Task brief:
Search the records for lines that contain the word "output". Copy them all.
#### Data for processing ####
<file path="src/sv/rfsc_pkg.sv">
// Shared types and constants of the stack calculator.
package rfsc_pkg;

    localparam int unsigned DEPTH_DEFAULT = 64;
    localparam logic [6:0] CAP_RESET = 7'd64;
    localparam logic [31:0] CANON_NAN = 32'h7FC0_0000;
    localparam logic [5:0] DIV_LAST_STEP = 6'd48;

    typedef enum logic [3:0] {
        ACT_PUSH  = 4'd0,
        ACT_ADD   = 4'd1,
        ACT_SUB   = 4'd2,
        ACT_MUL   = 4'd3,
        ACT_DIV   = 4'd4,
        ACT_NEG   = 4'd5,
        ACT_SWAP  = 4'd6,
        ACT_DUP   = 4'd7,
        ACT_DROP  = 4'd8,
        ACT_CLEAR = 4'd9
    } act_t;

    typedef enum logic [1:0] {
        ST_OK       = 2'd0,
        ST_FULL     = 2'd1,
        ST_FEW_OPS  = 2'd2,
        ST_DIV_ZERO = 2'd3
    } stat_t;

    typedef enum logic [1:0] {
        FOP_ADD = 2'd0,
        FOP_SUB = 2'd1,
        FOP_MUL = 2'd2,
        FOP_DIV = 2'd3
    } fop_t;

    typedef struct packed {
        logic start;
        fop_t op;
    } fpu_req_t;

    typedef enum logic [2:0] {
        F_IDLE,
        F_PRE,
        F_DIV,
        F_NORM,
        F_DONE
    } fst_t;

    typedef enum logic [2:0] {
        S_IDLE,
        S_EXEC,
        S_WAIT,
        S_SWAP2,
        S_OUT
    } cst_t;

endpackage

</file>
<file path="src/sv/rfsc_fpu.sv">
// Iterative binary32 add, subtract, multiply and divide unit with round to nearest even.
module rfsc_fpu (
    input  logic                clk,
    input  logic                rst_n,
    input  rfsc_pkg::fpu_req_t  req,
    input  logic [31:0]         a,
    input  logic [31:0]         b,
    output logic                done,
    output logic [31:0]         result
);
    import rfsc_pkg::*;

    fst_t               state_reg, state_next;
    logic               sign_reg, sign_next;
    logic signed [11:0] e_reg, e_next;
    logic [49:0]        m_reg, m_next;
    logic [23:0]        ma_reg, ma_next;
    logic [23:0]        mb_reg, mb_next;
    logic [24:0]        rem_reg, rem_next;
    logic [5:0]         cnt_reg, cnt_next;
    logic [31:0]        res_reg, res_next;

    always_ff @(posedge clk or negedge rst_n)
    begin
        if (!rst_n)
        begin
            state_reg <= F_IDLE;
        end
        else
        begin
            state_reg <= state_next;
        end
    end

    always_ff @(posedge clk)
    begin
        sign_reg <= sign_next;
        e_reg    <= e_next;
        m_reg    <= m_next;
        ma_reg   <= ma_next;
        mb_reg   <= mb_next;
        rem_reg  <= rem_next;
        cnt_reg  <= cnt_next;
        res_reg  <= res_next;
    end

    always_comb
    begin
        logic        sa, sb;
        logic [7:0]  xa, xb, xea, xeb;
        logic [22:0] fa, fb;
        logic        a_nan, b_nan, a_inf, b_inf, a_zero, b_zero;
        logic [23:0] mant_a, mant_b;
        logic        a_big;
        logic [7:0]  dshift, e_big;
        logic        s_big;
        logic [49:0] m_big, m_small, m_sh, sum;
        logic        lost;
        logic [47:0] prod;
        logic        ge;
        logic [24:0] rdiff;
        logic [7:0]  ef;
        logic [30:0] packed_r;
        logic        inc;

        state_next = state_reg;
        sign_next  = sign_reg;
        e_next     = e_reg;
        m_next     = m_reg;
        ma_next    = ma_reg;
        mb_next    = mb_reg;
        rem_next   = rem_reg;
        cnt_next   = cnt_reg;
        res_next   = res_reg;

        sa = a[31];
        sb = (req.op == FOP_SUB) ? ~b[31] : b[31];
        xa = a[30:23];
        xb = b[30:23];
        fa = a[22:0];
        fb = b[22:0];
        a_nan  = (xa == 8'hFF) && (fa != '0);
        b_nan  = (xb == 8'hFF) && (fb != '0);
        a_inf  = (xa == 8'hFF) && (fa == '0);
        b_inf  = (xb == 8'hFF) && (fb == '0);
        a_zero = (xa == 8'h00) && (fa == '0);
        b_zero = (xb == 8'h00) && (fb == '0);
        xea    = (xa == 8'h00) ? 8'd1 : xa;
        xeb    = (xb == 8'h00) ? 8'd1 : xb;
        mant_a = {xa != 8'h00, fa};
        mant_b = {xb != 8'h00, fb};

        // Alignment for add and subtract: the operand of larger magnitude stays put.
        a_big   = a[30:0] >= b[30:0];
        e_big   = a_big ? xea : xeb;
        s_big   = a_big ? sa : sb;
        dshift  = a_big ? (xea - xeb) : (xeb - xea);
        m_big   = {1'b0, (a_big ? mant_a : mant_b), 25'b0};
        m_small = {1'b0, (a_big ? mant_b : mant_a), 25'b0};
        m_sh    = m_small >> dshift;
        lost    = (m_sh << dshift) != m_small;
        m_sh    = m_sh | {49'b0, lost};
        sum     = (sa == sb) ? (m_big + m_sh) : (m_big - m_sh);

        prod = mant_a * mant_b;

        ge    = rem_reg >= {1'b0, mb_reg};
        rdiff = ge ? (rem_reg - {1'b0, mb_reg}) : rem_reg;

        ef       = m_reg[48] ? e_reg[7:0] : 8'd0;
        inc      = m_reg[24] & ((|m_reg[23:0]) | m_reg[25]);
        packed_r = {ef, m_reg[47:25]} + {30'b0, inc};

        unique case (state_reg)
            F_IDLE:
            begin
                if (req.start)
                begin
                    state_next = F_DONE;
                    unique case (req.op)
                        FOP_ADD, FOP_SUB:
                        begin
                            if (a_nan || b_nan || (a_inf && b_inf && (sa != sb)))
                                res_next = CANON_NAN;
                            else if (a_inf)
                                res_next = {sa, 8'hFF, 23'b0};
                            else if (b_inf)
                                res_next = {sb, 8'hFF, 23'b0};
                            else if (a_zero && b_zero)
                                res_next = {sa & sb, 31'b0};
                            else if (a_zero)
                                res_next = {sb, b[30:0]};
                            else if (b_zero)
                                res_next = a;
                            else if (sum == '0)
                                res_next = 32'b0;
                            else
                            begin
                                sign_next  = s_big;
                                e_next     = $signed({4'b0, e_big});
                                m_next     = sum;
                                state_next = F_NORM;
                            end
                        end
                        FOP_MUL:
                        begin
                            if (a_nan || b_nan || (a_inf && b_zero) || (b_inf && a_zero))
                                res_next = CANON_NAN;
                            else if (a_inf || b_inf)
                                res_next = {sa ^ sb, 8'hFF, 23'b0};
                            else if (a_zero || b_zero)
                                res_next = {sa ^ sb, 31'b0};
                            else
                            begin
                                sign_next  = sa ^ sb;
                                e_next     = $signed({4'b0, xea}) + $signed({4'b0, xeb})
                                             - 12'sd125;
                                m_next     = {2'b0, prod};
                                state_next = F_NORM;
                            end
                        end
                        FOP_DIV:
                        begin
                            if (a_nan || b_nan || (a_inf && b_inf) || (a_zero && b_zero))
                                res_next = CANON_NAN;
                            else if (a_inf || b_zero)
                                res_next = {sa ^ sb, 8'hFF, 23'b0};
                            else if (a_zero || b_inf)
                                res_next = {sa ^ sb, 31'b0};
                            else
                            begin
                                sign_next  = sa ^ sb;
                                e_next     = $signed({4'b0, xea}) - $signed({4'b0, xeb})
                                             + 12'sd127;
                                ma_next    = mant_a;
                                mb_next    = mant_b;
                                state_next = F_PRE;
                            end
                        end
                        default:
                        begin
                            res_next = CANON_NAN;
                        end
                    endcase
                end
            end
            F_PRE:
            begin
                // Subnormal operands are shifted up one bit a cycle.
                if (ma_reg[23] && mb_reg[23])
                begin
                    rem_next   = {1'b0, ma_reg};
                    m_next     = '0;
                    cnt_next   = '0;
                    state_next = F_DIV;
                end
                else
                begin
                    if (!ma_reg[23])
                    begin
                        ma_next = {ma_reg[22:0], 1'b0};
                    end
                    if (!mb_reg[23])
                    begin
                        mb_next = {mb_reg[22:0], 1'b0};
                    end
                    e_next = e_reg - (ma_reg[23] ? 12'sd0 : 12'sd1)
                                   + (mb_reg[23] ? 12'sd0 : 12'sd1);
                end
            end
            F_DIV:
            begin
                m_next   = {m_reg[48:0], ge};
                rem_next = {rdiff[23:0], 1'b0};
                cnt_next = cnt_reg + 6'd1;
                if (cnt_reg == DIV_LAST_STEP)
                begin
                    m_next[0]  = ge | (rdiff != '0);
                    state_next = F_NORM;
                end
            end
            F_NORM:
            begin
                if (m_reg[49])
                begin
                    m_next = {1'b0, m_reg[49:2], m_reg[1] | m_reg[0]};
                    e_next = e_reg + 12'sd1;
                end
                else if (e_reg < 12'sd1)
                begin
                    if (m_reg[49:1] == '0)
                    begin
                        e_next = 12'sd1;
                    end
                    else
                    begin
                        m_next = {1'b0, m_reg[49:2], m_reg[1] | m_reg[0]};
                        e_next = e_reg + 12'sd1;
                    end
                end
                else if (!m_reg[48] && (e_reg > 12'sd1))
                begin
                    m_next = {m_reg[48:0], 1'b0};
                    e_next = e_reg - 12'sd1;
                end
                else
                begin
                    if (e_reg >= 12'sd255)
                        res_next = {sign_reg, 8'hFF, 23'b0};
                    else
                        res_next = {sign_reg, packed_r};
                    state_next = F_DONE;
                end
            end
            F_DONE:
            begin
                state_next = F_IDLE;
            end
            default:
            begin
                state_next = F_IDLE;
            end
        endcase
    end

    assign done   = (state_reg == F_DONE);
    assign result = res_reg;

endmodule

</file>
####
Reply:
    output logic                done,
    output logic [31:0]         result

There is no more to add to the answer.